晴天だった昨日とは変わって、今日は生憎の曇り空。しかし、彼はそんな事は気にしない。
ここはベーター星国の城下町。そして彼が立っているのは、商店街の一角にある小さな八百屋の前だ。
「こんにちは、お嬢さん」
「あっ!」
彼が声をかけると、相手は酷く驚いた様子で目を見開いた。
「昨日のお兄さん!」
看板娘は、見るからに嬉しそうに手を叩く。それが嬉しくて、こちらもつい、顔が綻んでしまう。
「本当に来て下さったんですね」
「うん。昨日の果物が美味しかったから、お礼をしに来たんだ」
というのは、単なる口実だ。本当の理由は、別の所にある。
「わざわざ良いのに」
「それともう一つ」
笑って言う少女に、彼は身を屈めて目線を近付ける。彼女は驚いて僅かに後ずさったが、すぐに微笑みを取り戻す。
「何ですか?」
首を傾げる仕草が、可愛らしい。
「名前を教えて欲しいと思ってね」
「え?」
見上げてくる少女に、彼はにこりとした。
こんな所を弟に見られでもしたら、最低三日は笑いのネタにされるに違いない。そんな事を頭の片隅で考えながら、彼は続けた。
「勿論、俺も名乗るよ。ジンって言うんだ」
「……あ、私は、リラといいます」
少しだけ反応が遅れたが、彼女はちゃんと答えてくれた。
「リラ? 良い名前だね」
「そんな事は……」
照れて俯く姿も、また可愛い。ジンはクスリと笑うと、昨日と同じ赤い実を指した。
「そうだ。あれを十個、貰えるかい?
家族にも好評で、すぐになくなってしまったんだよ」
「はいっ、只今!」
するとすぐに、リラは実を袋に詰め始めた。話題が変わって、安堵しているようにも見える。
「はい、千ベルになります」
手早く袋詰を終えて、手渡される。
「ありがとう、また来ても良い?」
「はいっ、勿論です!」
金を渡しながら訊ねると、リラは大きく頷いた。
「そうか、じゃあまたね」
手を振って去ろうとするジンに、リラが頭を下げた。
「ありがとうございました!」
昨日と同じ、元気な声を背中に受けて、ジンは笑みを浮かべる。しかしその胸に、昨日のような戸惑いは微塵も残っていなかった。
「よおジン、楽しそうだな」
「セイか」
家に帰る途中、一つ年下の弟・セイが、ジンに声をかけた。
「見てたぜ。さっきの子、誰なんだよ」
セイはにやにやしながら隣に並び、ジンの顔を覗き込む。見られていたのか。
「覗き見か?」
「人聞きの悪い。偶然だよ、ぐ・う・ぜ・ん!」
その言い方が、わざとらしく聞こえてしまう。不信感を剥き出しにしてセイを見ると、彼は溜息を吐いた。
「信用ねーな、弟を信用できないのか?」
「お前の日頃の行いが悪いんだ」
「ひでー」
日頃から、ジンが女と話している所を目撃すれば、それを“恋人”だと触れ回るのだ。冗談にしても、たちが悪い。

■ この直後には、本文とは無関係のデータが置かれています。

This is an optimization exercise on Yosys and OpenROAD, whose aim is small area, a short achievable clock period and few clock cycles per item, not a production implementation.
Where RTL was checked, it was by simulation tests only, not by an equivalence proof against the original.
Function not checked in runs 4 and 5: the RTL went through the layout flow alone.

## design/flow/constraint.sdc

```tcl
create_clock -name core_clock -period 8.0 [get_ports {clk}]
set_input_delay 1.6000 -clock core_clock [delete_from_list [all_inputs] [get_ports {clk}]]
set_output_delay 1.6000 -clock core_clock [all_outputs]
set_load 0.01 [all_outputs]
```

## design/flow/run.sh

```bash
#!/bin/bash
# synth_recipe.tcl (not shown) runs the flow's synth.tcl, then flattens the netlist and writes it again
# the make line also repeats each setting of config.mk as NAME=value (left out here)
make -C /OpenROAD-flow-scripts/flow DESIGN_CONFIG=/design/flow/config.mk WORK_HOME=/design/flow/orfs CLKGATE_MAP_FILE= SYNTH_SCRIPT=/design/flow/synth_recipe.tcl finish
```

## design/flow/design.v

```verilog
`default_nettype none
package dtfs_pkg;
    localparam int WINDOW = 10;
    localparam int RAW_W    = 16;
    localparam int SAMPLE_W = 15;
    localparam int THRESH_W = 12;
    localparam int LEVEL_W  = 3;
    localparam int HOLD_W   = 4;
    localparam int DIFF_W   = 16;    
    localparam int DSUM_W   = 20;    
    localparam logic [LEVEL_W-1:0] LVL_OFF   = 3'd0;
    localparam logic [LEVEL_W-1:0] LVL_ONE   = 3'd1;
    localparam logic [LEVEL_W-1:0] LVL_TWO   = 3'd2;
    localparam logic [LEVEL_W-1:0] LVL_THREE = 3'd3;
    localparam logic [LEVEL_W-1:0] LVL_FULL  = 3'd4;
    localparam logic [1:0] CAP_NONE = 2'b00;
    localparam logic [1:0] CAP_LOW  = 2'b01;
    localparam logic [1:0] CAP_HIGH = 2'b10;
    localparam logic [1:0] CAP_BOTH = 2'b11;
    localparam logic [THRESH_W-1:0] LEVEL1_RST = 12'd16;
    localparam logic [THRESH_W-1:0] LEVEL2_RST = 12'd32;
    localparam logic [THRESH_W-1:0] LEVEL3_RST = 12'd48;
    localparam logic [THRESH_W-1:0] LEVEL4_RST = 12'd64;
    function automatic logic [4:0] oh_mod5(input logic [3:0] n);
        oh_mod5[0] = (n == 4'd0) | (n == 4'd5) | (n == 4'd10) | (n == 4'd15);
        oh_mod5[1] = (n == 4'd1) | (n == 4'd6) | (n == 4'd11);
        oh_mod5[2] = (n == 4'd2) | (n == 4'd7) | (n == 4'd12);
        oh_mod5[3] = (n == 4'd3) | (n == 4'd8) | (n == 4'd13);
        oh_mod5[4] = (n == 4'd4) | (n == 4'd9) | (n == 4'd14);
    endfunction
    function automatic logic [4:0] oh_add5(input logic [4:0] r, input logic [4:0] m);
        logic [4:0] v;
        for (int k = 0; k < 5; k++)
        begin
            v[k] = 1'b0;
            for (int i = 0; i < 5; i++)
                v[k] = v[k] | (r[i] & m[(k + 5 - i) % 5]);
        end
        oh_add5 = v;
    endfunction
    function automatic logic [4:0] oh_neg5(input logic [4:0] m);
        oh_neg5 = {m[1], m[2], m[3], m[4], m[0]};
    endfunction
    function automatic logic [2:0] oh_enc5(input logic [4:0] m);
        oh_enc5 = {m[4], m[3] | m[2], m[3] | m[1]};
    endfunction
    function automatic logic [4:0] oh_dec5(input logic [2:0] b);
        oh_dec5 = {b == 3'd4, b == 3'd3, b == 3'd2, b == 3'd1, b == 3'd0};
    endfunction
    function automatic logic [4:0] oh_step(input logic [4:0] r, input logic z);
        logic [4:0] d;
        d = {r[2], r[4], r[1], r[3], r[0]};
        oh_step = z ? {d[3:0], d[4]} : d;
    endfunction
    function automatic logic q_step(input logic [4:0] r, input logic z);
        q_step = r[3] | r[4] | (r[2] & z);
    endfunction
    function automatic logic [3:0] div5_digit(input logic [4:0] r, input logic [3:0] n);
        logic [4:0] r2;
        logic [4:0] r1;
        logic [4:0] r0;
        r2 = oh_step(r, n[3]);
        r1 = oh_step(r2, n[2]);
        r0 = oh_step(r1, n[1]);
        div5_digit = {q_step(r, n[3]), q_step(r2, n[2]), q_step(r1, n[1]), q_step(r0, n[0])};
    endfunction
    function automatic logic [3:0] crt10(input logic p, input logic [4:0] m);
        crt10 = ({4{m[0]}} & (p ? 4'd5 : 4'd0)) | ({4{m[1]}} & (p ? 4'd1 : 4'd6)) |
                ({4{m[2]}} & (p ? 4'd7 : 4'd2)) | ({4{m[3]}} & (p ? 4'd3 : 4'd8)) |
                ({4{m[4]}} & (p ? 4'd9 : 4'd4));
    endfunction
    function automatic logic [4:0] inc_mask(input logic neg, input logic y0, input logic [3:0] rb);
        inc_mask[0] = (!neg && y0 && (rb >= 4'd9)) ||
                      (neg && !y0 && (rb <= 4'd0)) ||
                      (neg && y0 && (rb <= 4'd1));
        inc_mask[1] = (!neg && !y0 && (rb >= 4'd8)) ||
                      (!neg && y0 && (rb >= 4'd7)) ||
                      (neg && !y0 && (rb <= 4'd2)) ||
                      (neg && y0 && (rb <= 4'd3));
        inc_mask[2] = (!neg && !y0 && (rb >= 4'd6)) ||
                      (!neg && y0 && (rb >= 4'd5)) ||
                      (neg && !y0 && (rb <= 4'd4)) ||
                      (neg && y0 && (rb <= 4'd5));
        inc_mask[3] = (!neg && !y0 && (rb >= 4'd4)) ||
                      (!neg && y0 && (rb >= 4'd3)) ||
                      (neg && !y0 && (rb <= 4'd6)) ||
                      (neg && y0 && (rb <= 4'd7));
        inc_mask[4] = (!neg && !y0 && (rb >= 4'd2)) ||
                      (!neg && y0 && (rb >= 4'd1)) ||
                      (neg && !y0 && (rb <= 4'd8)) ||
                      (neg && y0);
    endfunction
endpackage
`default_nettype wire
`default_nettype none
import dtfs_pkg::*;
module dtfs_datapath
(
    input  wire logic                   clk,
    input  wire logic                   rst_n,
    input  wire logic                   wr_en,
    input  wire logic [RAW_W-1:0]       sample_a,
    input  wire logic [RAW_W-1:0]       sample_b,
    output logic                        w_neg,
    output logic [DSUM_W-2:0]           w_y,
    output logic [3:0]                  w_rb
);
    localparam int ENT_W = DIFF_W + 4;      
    logic [SAMPLE_W-1:0]      new_a_reg;
    logic [SAMPLE_W-1:0]      new_b_reg;
    logic [WINDOW-1:1][ENT_W-1:0] ent_reg;
    logic [3:0]               fill_reg;
    logic [DIFF_W-1:0]        new_d;
    logic [4:0]               new_mb;
    logic [ENT_W-1:0]         old_ent;
    logic signed [DIFF_W-1:0] old_d;
    logic                     old_pb;
    logic [4:0]               old_mb;
    logic signed [DSUM_W-1:0] dsum_reg;
    logic                     pb_reg;
    logic [2:0]               mb_reg;
    logic [DSUM_W-1:0]        w_d;
    logic                     w_pb;
    logic [4:0]               w_mb;
    always_ff @(posedge clk or negedge rst_n)
    begin
        if (!rst_n)
        begin
            new_a_reg <= '0;
            new_b_reg <= '0;
        end
        else if (wr_en)
        begin
            new_a_reg <= sample_a[RAW_W-1] ? '0 : sample_a[SAMPLE_W-1:0];
            new_b_reg <= sample_b[RAW_W-1] ? '0 : sample_b[SAMPLE_W-1:0];
        end
    end
    assign new_d  = DIFF_W'(new_a_reg) - DIFF_W'(new_b_reg);
    assign new_mb = dtfs_pkg::oh_add5(dtfs_pkg::oh_add5(dtfs_pkg::oh_mod5({1'b0, new_b_reg[14:12]}),
                                                        dtfs_pkg::oh_mod5(new_b_reg[11:8])),
                                      dtfs_pkg::oh_add5(dtfs_pkg::oh_mod5(new_b_reg[7:4]),
                                                        dtfs_pkg::oh_mod5(new_b_reg[3:0])));
    always_ff @(posedge clk)
    begin
        if (wr_en)
            ent_reg <= {ent_reg[WINDOW-2:1], new_d, new_b_reg[0], dtfs_pkg::oh_enc5(new_mb)};
    end
    always_ff @(posedge clk or negedge rst_n)
    begin
        if (!rst_n)
            fill_reg <= '0;
        else if (wr_en && (fill_reg != 4'(WINDOW)))
            fill_reg <= fill_reg + 4'd1;
    end
    assign old_ent = (fill_reg == 4'(WINDOW)) ? ent_reg[WINDOW-1] : '0;
    assign old_d   = old_ent[ENT_W-1:4];
    assign old_pb  = old_ent[3];
    assign old_mb  = dtfs_pkg::oh_dec5(old_ent[2:0]);
    always_ff @(posedge clk or negedge rst_n)
    begin
        if (!rst_n)
        begin
            dsum_reg <= '0;
            pb_reg   <= 1'b0;
            mb_reg   <= '0;
        end
        else if (wr_en)
        begin
            dsum_reg <= dsum_reg + DSUM_W'(new_a_reg) - DSUM_W'(new_b_reg) - DSUM_W'(old_d);
            pb_reg   <= pb_reg ^ new_b_reg[0] ^ old_pb;
            mb_reg   <= dtfs_pkg::oh_enc5(dtfs_pkg::oh_add5(dtfs_pkg::oh_add5(dtfs_pkg::oh_dec5(mb_reg), new_mb),
                                                            dtfs_pkg::oh_neg5(old_mb)));
        end
    end
    assign w_d   = dsum_reg + DSUM_W'(new_a_reg) - DSUM_W'(new_b_reg);
    assign w_neg = w_d[DSUM_W-1];
    assign w_y   = w_d[DSUM_W-2:0] ^ {(DSUM_W-1){w_neg}};
    assign w_pb  = pb_reg ^ new_b_reg[0];
    assign w_mb  = dtfs_pkg::oh_add5(dtfs_pkg::oh_dec5(mb_reg), new_mb);
    assign w_rb  = dtfs_pkg::crt10(w_pb, w_mb);
endmodule
`default_nettype wire
`default_nettype none
import dtfs_pkg::*;
module differential_temp_fan_stepper_core
(
    input  wire logic        clk,
    input  wire logic        rst_n,
    input  wire logic        sensor_valid,
    output logic             sensor_ready,
    input  wire logic [15:0] sensor_sample_a,
    input  wire logic [15:0] sensor_sample_b,
    output logic             status_valid,
    input  wire logic        status_ready,
    output logic [2:0]       status_fan_level,
    output logic             status_level_changed,
    output logic             status_compared,
    output logic [14:0]      status_average_difference,
    output logic             status_relay_low_cap,
    output logic             status_relay_high_cap,
    output logic             status_main_relay,
    input  wire logic        cfg_valid,
    output logic             cfg_ready,
    input  wire logic [3:0]  cfg_index,
    input  wire logic [15:0] cfg_data
);
    logic [THRESH_W-1:0] thr_reg [4];
    logic                in_fire;
    logic                adv;
    logic                rdy_reg;
    logic                pend_reg;      
    logic                skid_v_reg;
    logic [DSUM_W+3:0]   skid_reg;      
    logic                w_neg;
    logic [DSUM_W-2:0]   w_y;
    logic [3:0]          w_rb;
    logic                e_v_reg;
    logic [DSUM_W+3:0]   e_reg;
    logic                e_neg;
    logic [3:0]          e_rb;
    logic [DSUM_W-2:0]   y;
    logic [4:0]          m3;        
    logic [4:0]          m2;
    logic [4:0]          m1;
    logic [4:0]          m0;
    logic [4:0]          r3;        
    logic [4:0]          r2;
    logic [4:0]          r1;
    logic [4:0]          r0;
    logic [4:0]          rf;        
    logic [15:0]         quot;
    logic                inc;
    logic                q_v_reg;
    logic [SAMPLE_W-1:0] q_reg;
    logic                q_inc_reg;
    logic [SAMPLE_W-1:0] diff;
    logic [3:0]          gt;
    logic [LEVEL_W-1:0]  new_level;
    logic [1:0]          cap_next;
    logic [HOLD_W-1:0]   hold_step;
    logic                cmp;
    logic                chg;
    logic [HOLD_W-1:0]   hold_reg;
    logic [LEVEL_W-1:0]  level_reg;
    logic [1:0]          cap_reg;
    logic                main_reg;
    logic                out_valid_reg;
    logic                out_chg_reg;
    logic                out_cmp_reg;
    logic [SAMPLE_W-1:0] out_diff_reg;
    assign sensor_ready = rdy_reg;
    assign in_fire      = sensor_valid && rdy_reg;
    assign adv          = !out_valid_reg || status_ready;
    assign cfg_ready = 1'b1;
    always_ff @(posedge clk or negedge rst_n)
    begin
        if (!rst_n)
        begin
            thr_reg[0] <= LEVEL1_RST;
            thr_reg[1] <= LEVEL2_RST;
            thr_reg[2] <= LEVEL3_RST;
            thr_reg[3] <= LEVEL4_RST;
        end
        else if (cfg_valid && (cfg_index[3:2] == 2'b00))
            thr_reg[cfg_index[1:0]] <= cfg_data[THRESH_W-1:0];
    end
    dtfs_datapath u_datapath (
        .clk      (clk),
        .rst_n    (rst_n),
        .wr_en    (in_fire),
        .sample_a (sensor_sample_a),
        .sample_b (sensor_sample_b),
        .w_neg    (w_neg),
        .w_y      (w_y),
        .w_rb     (w_rb)
    );
    always_ff @(posedge clk or negedge rst_n)
    begin
        if (!rst_n)
        begin
            rdy_reg    <= 1'b1;
            pend_reg   <= 1'b0;
            skid_v_reg <= 1'b0;
            e_v_reg    <= 1'b0;
        end
        else if (adv)
        begin
            e_v_reg <= skid_v_reg || pend_reg;
            rdy_reg <= 1'b1;
            if (skid_v_reg)
                skid_v_reg <= 1'b0;
            else
                pend_reg <= in_fire;
        end
        else if (in_fire)
        begin
            pend_reg <= 1'b1;
            if (pend_reg)
            begin
                skid_v_reg <= 1'b1;
                rdy_reg    <= 1'b0;
            end
        end
    end
    always_ff @(posedge clk)
    begin
        if (!adv && in_fire && pend_reg)
            skid_reg <= {w_neg, w_y, w_rb};
        if (adv)
            e_reg <= skid_v_reg ? skid_reg : {w_neg, w_y, w_rb};
    end
    assign e_neg = e_reg[DSUM_W+3];
    assign y     = e_reg[DSUM_W+2:4];
    assign e_rb  = e_reg[3:0];
    assign m3 = dtfs_pkg::oh_mod5(y[16:13]);
    assign m2 = dtfs_pkg::oh_mod5(y[12:9]);
    assign m1 = dtfs_pkg::oh_mod5(y[8:5]);
    assign m0 = dtfs_pkg::oh_mod5(y[4:1]);
    assign r3 = dtfs_pkg::oh_mod5({2'b00, y[18:17]});
    assign r2 = dtfs_pkg::oh_add5(r3, m3);
    assign r1 = dtfs_pkg::oh_add5(r3, dtfs_pkg::oh_add5(m3, m2));
    assign r0 = dtfs_pkg::oh_add5(r2, dtfs_pkg::oh_add5(m2, m1));
    assign rf = dtfs_pkg::oh_add5(r1, dtfs_pkg::oh_add5(m1, m0));
    assign quot[15:12] = dtfs_pkg::div5_digit(r3, y[16:13]);
    assign quot[11:8]  = dtfs_pkg::div5_digit(r2, y[12:9]);
    assign quot[7:4]   = dtfs_pkg::div5_digit(r1, y[8:5]);
    assign quot[3:0]   = dtfs_pkg::div5_digit(r0, y[4:1]);
    assign inc = |(rf & dtfs_pkg::inc_mask(e_neg, y[0], e_rb));
    always_ff @(posedge clk or negedge rst_n)
    begin
        if (!rst_n)
            q_v_reg <= 1'b0;
        else if (adv)
            q_v_reg <= e_v_reg;
    end
    always_ff @(posedge clk)
    begin
        if (adv)
        begin
            q_reg     <= quot[SAMPLE_W-1:0];
            q_inc_reg <= inc;
        end
    end
    assign diff = q_reg + SAMPLE_W'(q_inc_reg);
    logic [16:0] gt_sum [4];
    always_comb
    begin
        for (int i = 0; i < 4; i++)
        begin
            gt_sum[i] = {2'b00, q_reg} + {1'b0, ~{4'b0000, thr_reg[i]}} + 17'(q_inc_reg);
            gt[i]     = gt_sum[i][16];
        end
    end
    always_comb
    begin
        if (gt[3])
            new_level = LVL_FULL;
        else if (gt[2])
            new_level = LVL_THREE;
        else if (gt[1])
            new_level = LVL_TWO;
        else if (gt[0])
            new_level = LVL_ONE;
        else
            new_level = LVL_OFF;
    end
    always_comb
    begin
        case (new_level)
            LVL_ONE:   cap_next = CAP_LOW;
            LVL_TWO:   cap_next = CAP_HIGH;
            LVL_THREE: cap_next = CAP_BOTH;
            LVL_FULL:  cap_next = CAP_NONE;
            default:   cap_next = cap_reg;
        endcase
    end
    assign hold_step = ((hold_reg == '0) || (hold_reg == HOLD_W'(WINDOW))) ? '0
                                                                         : (hold_reg + HOLD_W'(1));
    assign cmp = (hold_step == '0);
    assign chg = cmp && (new_level != level_reg);
    always_ff @(posedge clk or negedge rst_n)
    begin
        if (!rst_n)
        begin
            out_valid_reg <= 1'b0;
            hold_reg      <= HOLD_W'(1);
            level_reg     <= LVL_OFF;
            cap_reg       <= CAP_NONE;
            main_reg      <= 1'b0;
        end
        else if (adv)
        begin
            out_valid_reg <= q_v_reg;
            if (q_v_reg)
            begin
                hold_reg <= chg ? HOLD_W'(1) : hold_step;
                if (chg)
                begin
                    level_reg <= new_level;
                    cap_reg   <= cap_next;
                    main_reg  <= (new_level != LVL_OFF);
                end
            end
        end
    end
    always_ff @(posedge clk)
    begin
        if (adv)
        begin
            out_chg_reg  <= chg;
            out_cmp_reg  <= cmp;
            out_diff_reg <= cmp ? diff : '0;
        end
    end
    assign status_valid              = out_valid_reg;
    assign status_fan_level          = level_reg;
    assign status_level_changed      = out_chg_reg;
    assign status_compared           = out_cmp_reg;
    assign status_average_difference = out_diff_reg;
    assign status_relay_low_cap      = cap_reg[0];
    assign status_relay_high_cap     = cap_reg[1];
    assign status_main_relay         = main_reg;
endmodule
`default_nettype wire
```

「とにかく、家に帰っても変な事言うなよ。冷やかされて大変なんだからな」
「ちぇー、分かったよ」
不満そうだが、何とか口止めは成功したようだ。
「よしじゃあ、これをやろう」
「お、昨日のやつだな?」
途端に目を輝かせるセイに、ジンは微笑んだ。
「とりあえず二つな。余ったらまたやる」
「おー、さんきゅ!」
セイは赤い実を受け取ると、歯を見せて笑った。
気が付けば、目前に大口を開けた門が迫っていた。